The External Affairs Minister said PM Modi wants somewhere to create a momentum for peace and recalled that the Prime Minister has had conversations with both the Russian President and Ukraine President Volodymyr Zelenskyy.
“The sentiment that the Prime Minister voiced is a widely shared sentiment. It’s also a sentiment which is particularly strong in the countries of the South. You asked me what the voice of the global South…Today you have a huge number of countries in Africa, Asia, Central America, Latin America, the Caribbean, Pacific who feel that our issues are being put on the side and the entire oxygen is being sucked up by the Ukraine conflict. So nobody is really worrying about whether I get food and what cost I get food, what’s happening to fuel, fertilizers, and debt. And today remember, even middle-income countries are going into debt,” Jaishankar said.
“What we want to do, and I think that was very much on the Prime Minister’s mind, he wants somewhere to create a momentum for peace. And I think that was his first public expression. Remember he had been talking to President Putin, and President Zelenskyy on the phone.. In practical ways, we have been helping out when this black sea grain deal was done, we did a little bit there to help. When I was in New York, the Ukrainian Prime Minister actually had some concerns about the safety of the nuclear power plant. So I spoke to our PM and then got his approval to both engage the Russians and pass on some messages there and IAEA as well,” he added.
Jaishankar said developing countries were facing a shortage of fertilizers due to the Russia-Ukraine conflict.

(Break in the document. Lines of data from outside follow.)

===== config.mk =====
export PLATFORM = sky130hd
export DESIGN_NAME = multi_mode_counter
export DESIGN_NICKNAME = d
export VERILOG_FILES = /design/src/rtl/counter_pkg.sv /design/src/rtl/counter_next_logic.sv /design/src/rtl/multi_mode_counter.sv
export SDC_FILE = /design/constraint.sdc
export NUM_CORES = 1
export LEC_CHECK = 0
export CAP_MARGIN = 40
export CELL_PAD_IN_SITES_DETAIL_PLACEMENT = 0
export CELL_PAD_IN_SITES_GLOBAL_PLACEMENT = 2
export CORE_UTILIZATION = 24
export CTS_CLUSTER_SIZE = 14
export DETAILED_ROUTE_END_ITERATION = 7
export PLACE_DENSITY = 0.75
export SYNTH_ARGS = -nofsm -noshare
export SYNTH_HDL_FRONTEND = slang
export SYNTH_SLANG_ARGS = --single-unit

===== constraint.sdc =====
create_clock -name clk -period 2.07 [get_ports clk]
set_input_delay 0.621 -clock clk [delete_from_list [all_inputs] [get_ports clk]]
set_output_delay 0.621 -clock clk [all_outputs]
set_load 0.01 [all_outputs]

===== src/rtl/counter_pkg.sv =====
// Mode encodings shared by the multi-mode counter and its next-state logic.
package counter_pkg;

    localparam logic [1:0] MODE_UP      = 2'b00;
    localparam logic [1:0] MODE_DOWN    = 2'b01;
    localparam logic [1:0] MODE_RING    = 2'b10;
    localparam logic [1:0] MODE_JOHNSON = 2'b11;

endpackage


===== src/rtl/counter_next_logic.sv =====
// Combinational successor function of the counter: given the present count and
// mode, produce the value for the next enabled edge and whether it is terminal.
module counter_next_logic
    import counter_pkg::*;
#(
    parameter int          WIDTH    = 4,
    parameter longint      MODULUS  = 16,
    parameter bit          SATURATE = 1'b0
) (
    input  logic [WIDTH-1:0] count_i,
    input  logic [1:0]       mode_i,
    output logic [WIDTH-1:0] next_count_o,
    output logic             term_o
);

    // Truncation makes MODULUS = 2**WIDTH compare against all-ones.
    localparam logic [WIDTH-1:0] MOD_MAX = WIDTH'(MODULUS - 1);

    logic [WIDTH-1:0] rot_left;
    logic [WIDTH-1:0] john_next;

    assign rot_left[0]  = count_i[WIDTH-1];
    assign john_next[0] = ~count_i[WIDTH-1];

    generate
        for (genvar gi = 1; gi < WIDTH; gi++) begin : g_shift
            assign rot_left[gi]  = count_i[gi-1];
            assign john_next[gi] = count_i[gi-1];
        end
    endgenerate

    always_comb begin
        next_count_o = count_i;
        term_o       = 1'b0;
        case (mode_i)
            MODE_UP: begin
                if (count_i >= MOD_MAX) begin
                    term_o       = 1'b1;
                    next_count_o = SATURATE ? count_i : '0;
                end else begin
                    next_count_o = count_i + WIDTH'(1);
                end
            end
            MODE_DOWN: begin
                if (count_i == '0) begin
                    term_o       = 1'b1;
                    next_count_o = SATURATE ? '0 : MOD_MAX;
                end else begin
                    next_count_o = count_i - WIDTH'(1);
                end
            end
            MODE_RING: begin
                // Anything other than a single set bit re-seeds the ring.
                if (!$onehot(count_i)) begin
                    next_count_o = WIDTH'(1);
                end else begin
                    next_count_o = rot_left;
                    term_o       = count_i[WIDTH-1];
                end
            end
            MODE_JOHNSON: begin
                next_count_o = john_next;
                term_o       = (john_next == '0);
            end
            default: begin
                next_count_o = count_i;
                term_o       = 1'b0;
            end
        endcase
    end

endmodule


===== src/rtl/multi_mode_counter.sv =====
// Parametrised up/down/ring/Johnson counter with synchronous load, enable,
// optional saturation and a registered terminal-count pulse.
module multi_mode_counter #(
    parameter int     WIDTH    = 4,
    parameter longint MODULUS  = 16,
    parameter bit     SATURATE = 1'b0
) (
    input  logic             clk,
    input  logic             clear,
    input  logic             en,
    input  logic             load,
    input  logic [WIDTH-1:0] load_val,
    input  logic [1:0]       mode,
    output logic [WIDTH-1:0] count,
    output logic             tc
);

    logic [WIDTH-1:0] count_q, count_d;
    logic             tc_q, tc_d;
    logic [WIDTH-1:0] step_count;
    logic             step_term;

    counter_next_logic #(
        .WIDTH    (WIDTH),
        .MODULUS  (MODULUS),
        .SATURATE (SATURATE)
    ) u_next (
        .count_i      (count_q),
        .mode_i       (mode),
        .next_count_o (step_count),
        .term_o       (step_term)
    );

    always_comb begin
        count_d = count_q;
        tc_d    = 1'b0;
        if (load) begin
            count_d = load_val;
        end else if (en) begin
            count_d = step_count;
            tc_d    = step_term;
        end
    end

    always_ff @(posedge clk or negedge clear) begin
        if (!clear) begin
            count_q <= '0;
            tc_q    <= 1'b0;
        end else begin
            count_q <= count_d;
            tc_q    <= tc_d;
        end
    end

    assign count = count_q;
    assign tc    = tc_q;

endmodule


==> run metrics <==
status complete, but fails checks; failing checks negative setup slack; Worst Slack Setup Final -0.0636 ns; Period minus WS final 2.13 ns; crit path max fanout 2; Distinct cells, synth 32; Clock Pin Slew Worst Setup and Hold Paths 0.04 ns; critical path's slowest cell fa_1; gpl congestion 0.788; Syn. warnings 0; Setup Skew approximately 0.0026 ns; sequential area share after synthesis 21.3%; number of diodes 0; leak pwr 0.000405 µW; crit-path cells inv_2 > ha_4 > ha_4 > inv_2 > fa_1 > nand3_1 > o31ai_2 > o221ai_1 > a22o_1; maxcap violations 0; grt ovf 0; post-detail-place hpwl 1330 µm; P&R area growth vs syn 57.8%; DRC Markers 0; CTS root buf clkbuf_4; Max-slew headroom 81.7%; TritonCTS Buffers 3; first-pass GRT wire length 2680 µm; final hold violations 0; Synth async-reset ratio 100%; ratio of cells with drive above 1 in the final layout about 36%; WL per Instance 13.0 µm; crit path kind register to register; Slew Limit Fails 0; Clk Latency, worst-skew pair 0.24 ns; die height between 50 and 60 µm; CTS tree yes; total number of vias 626; initial antenna violation count 0; Multi-input gate area 440 µm²; final worst-path cycle share 103%; critical path launch point type register; DRT Pass-1 Iters 4; number of global-route vias before repair roughly 570; placed cells between 100 and 150; main area contributors after synthesis dfrtp_1, ha_1, buf_6; Final ANT Viol Nets 0; Global Route Usage Sum between 10% and 20%; top cells by count, synth inv_1, ha_1, nand2_1, nor2_1, dfrtp_1; Max rail drop VDD 0.306 mV; Post-Route WL 1680 µm; Post-Syn Area a little under 600 µm²; Net Count, Synth between 80 and 90; DRT iter0 DRCs 19; top cell type's share of synthesized area 21.3%; Setup TNS -0.0985 ns; unrepaired setup endpoints after global routing yes; # fillers 235; FF/Latch Area 129 µm²; Rows 17; Via density 4.85; Cells after Synth slightly above 70; Post-Layout Cell Count ~130; required time of the worst setup path ~2.2 ns; I/O Pins 15; cts hold-fix bufs 0; hold crit path type input port to asynchronous set/reset pin; I/O Buffers 14; die area roughly 2600 µm²; flops & latches, synth 5; Net count, final ~120; worst-margin pin slew around 0.27 ns; Initial Util 26.0%; main flop type after synthesis dfrtp_1; CP Data Arrival Time around 2.3 ns; Max H-tree Level 1; total core area 2250 µm²; pwr/cell area 591 nW/µm²; Max Fclk 469 MHz; Placed Instance Area between 800 and 900 µm²; Buf/Inv on CP 2; DIE WIDTH between 50 and 60 µm; crit end category register; cell taking the most area after synthesis dfrtp_1; final setup fails 2; Pwr Total 547 µW; largest net degree at the start of global routing 11; slowest stage delay, CP 0.53 ns; crit-path leading delay family adder cells; Setup Fix Bufs, Post-CTS 0; fin area 926 µm²; Layout Utilization 41.1%; most frequent cell after synthesis inv_1; number of synthesized flops with an enable pin 0; Syn Area/Cell 8.26 µm²; TritonCTS Sinks 5; Max Buffers Root-to-Sink 2
cells by family after synthesis:
kind of cell / Yosys count / share of synthesized area [%]
AO/OA/AOI/OAI: 18 / 23.2
flip-flops: 5 / 21.3
adder cells (fa/ha/maj): 7 / 16.2
AND/OR/NAND/NOR: 27 / 24.5
XOR/XNOR: 2 / 2.99
buffers and inverters: 12 / 11.7
routing by layer:
layer | share of wire, % | track usage (%) | wire (µm)
met3 | 4.1 | 2.68 | 69
met2 | 48 | 22.3 | 800
met5 | 0 | 0 | 0
met4 | 0.83 | 2.70 | 14
met1 | 47 | 19.1 | 798
where the power goes:
part           switching, µW  total [µW]  leakage, µW  internal, µW
sequential              6.63         117    0.0000578           110
clock                   40.7         114    0.0000150          72.9
combinational            150         317     0.000332           167
total                    198         547     0.000405           350
layout make-up:
| type | instances | area share [%] |
|---|---|---|
| Timing Repair Buffer | 30 | 28.6 |
| Tap cell | 28 | 3.78 |
| Inverter | 8 | 3.24 |
| Sequential cell | 5 | 13.9 |
| Clock buffer | 4 | 2.84 |
| Multi-Input combinational cell | 54 | 47.6 |
worst register-to-register path: stages (launching register included):
cell	delay (ns)
dfrtp_1	0.36
inv_2	0.05
ha_4	0.27
ha_4	0.12
inv_2	0.03
fa_1	0.53
nand3_1	0.11
o31ai_2	0.20
o221ai_1	0.15
a22o_1	0.20
state kept, by name (all words and copies together), names as in the netlist:
| register | count |
|---|---|
| count | 4 |
| tc | 1 |
timing repair:
item                                    in CTS  in global routing
endpoints found under the setup margin       4                  6
gates resized for setup                      4                  3
endpoints found under the hold margin        0                  0
placed cells by master (no fill, tap or decap), types with 4 or more instances in the layout:
| cell type | synthesis | final |
|---|---|---|
| clkdlybuf4s50_1 | 0 | 12 |
| buf_4 | 0 | 16 |
| nand3_1 | 4 | 4 |
| nand2_1 | 6 | 6 |
| inv_2 | 0 | 5 |
| nor2_1 | 6 | 6 |
final timing paths:
path                       depth (start not counted)  slack, ns                    to                 start
setup / recovery                                   9      -0.06  count[0]$_DFFE_PN0P_  count[2]$_DFFE_PN0P_
setup reg to reg                                   9      -0.06  count[0]$_DFFE_PN0P_  count[2]$_DFFE_PN0P_
max in group asynchronous                          1       1.26  count[0]$_DFFE_PN0P_                 clear
hold reg to reg                                    3       0.72  count[3]$_DFFE_PN0P_  count[3]$_DFFE_PN0P_
hold / removal                                     1       0.60  count[2]$_DFFE_PN0P_                 clear
min in group clk                                   3       0.72  count[3]$_DFFE_PN0P_  count[3]$_DFFE_PN0P_
stage by stage:
stage,setup WS (ns),hold slack (ns)
2_1_floorplan,-0.113,0.325
3_3_place_gp,-0.0535,0.694
3_5_place_dp,-0.0717,0.697
4_1_cts,-0.0523,0.594
5_1_grt,-0.166,0.598
6_report,-0.0636,0.597
No activity file was read; power rests on OpenSTA's default activity.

“We are working with the UN Secretary General on some issues, particularly, fertilizer because a lot of the countries of the global South, developing countries, are facing serious fertilizer securities because Russia is one of the biggest exporters of fertilizers. I think it would not be fair today to reduce a very complex issue, the Ukraine conflict to a binary of are you on this side or that side. Are you for peace or for war? I think it’s much more intricate than that and we are involved in some of the intricacies. But we have to wait and see where this goes,” he added in his interview to ANI.
“What both Ukraine and Russia know is that if we can be of any use, we will be willing…our sort of capabilities and sort of goodwill is there for that. We have to wait and see where it goes,” he added.
Answering a query, he said India’s relationship with Russia has been “extraordinarily steady” and “it has been steady through all the turbulence in global politics”. He also responded to opposition criticism about India’s foreign policy.
“Opposition perhaps it is their job to criticise. It would be nice if they do it with a little bit more information and accuracy. But I do think some of what they say needs to be put through some kind of lens, some kind of filter.”
Answering a query, the minister said China had violated border agreements by amassing troops in eastern Ladakh.He also said that QUAD has really been a “very, very effective mechanism.”
“You asked me what your nine-year report card is. My relationship (India’s) with the major powers is very good. I grant that China is an exception. And it is an exception, please notice I said China. C-H-I-N-A. It is an exception because China has violated the agreements that we have and today has a posture on our border, for which I have to have a counter-posture,” he said.
“But overall my relationship with the major powers, if you can call them, is very good. I think our relationship with Europe is probably the best ever we have had. Our relationship in the QUAD… The QUAD has really been a very, very effective mechanism,” he added. (ANI)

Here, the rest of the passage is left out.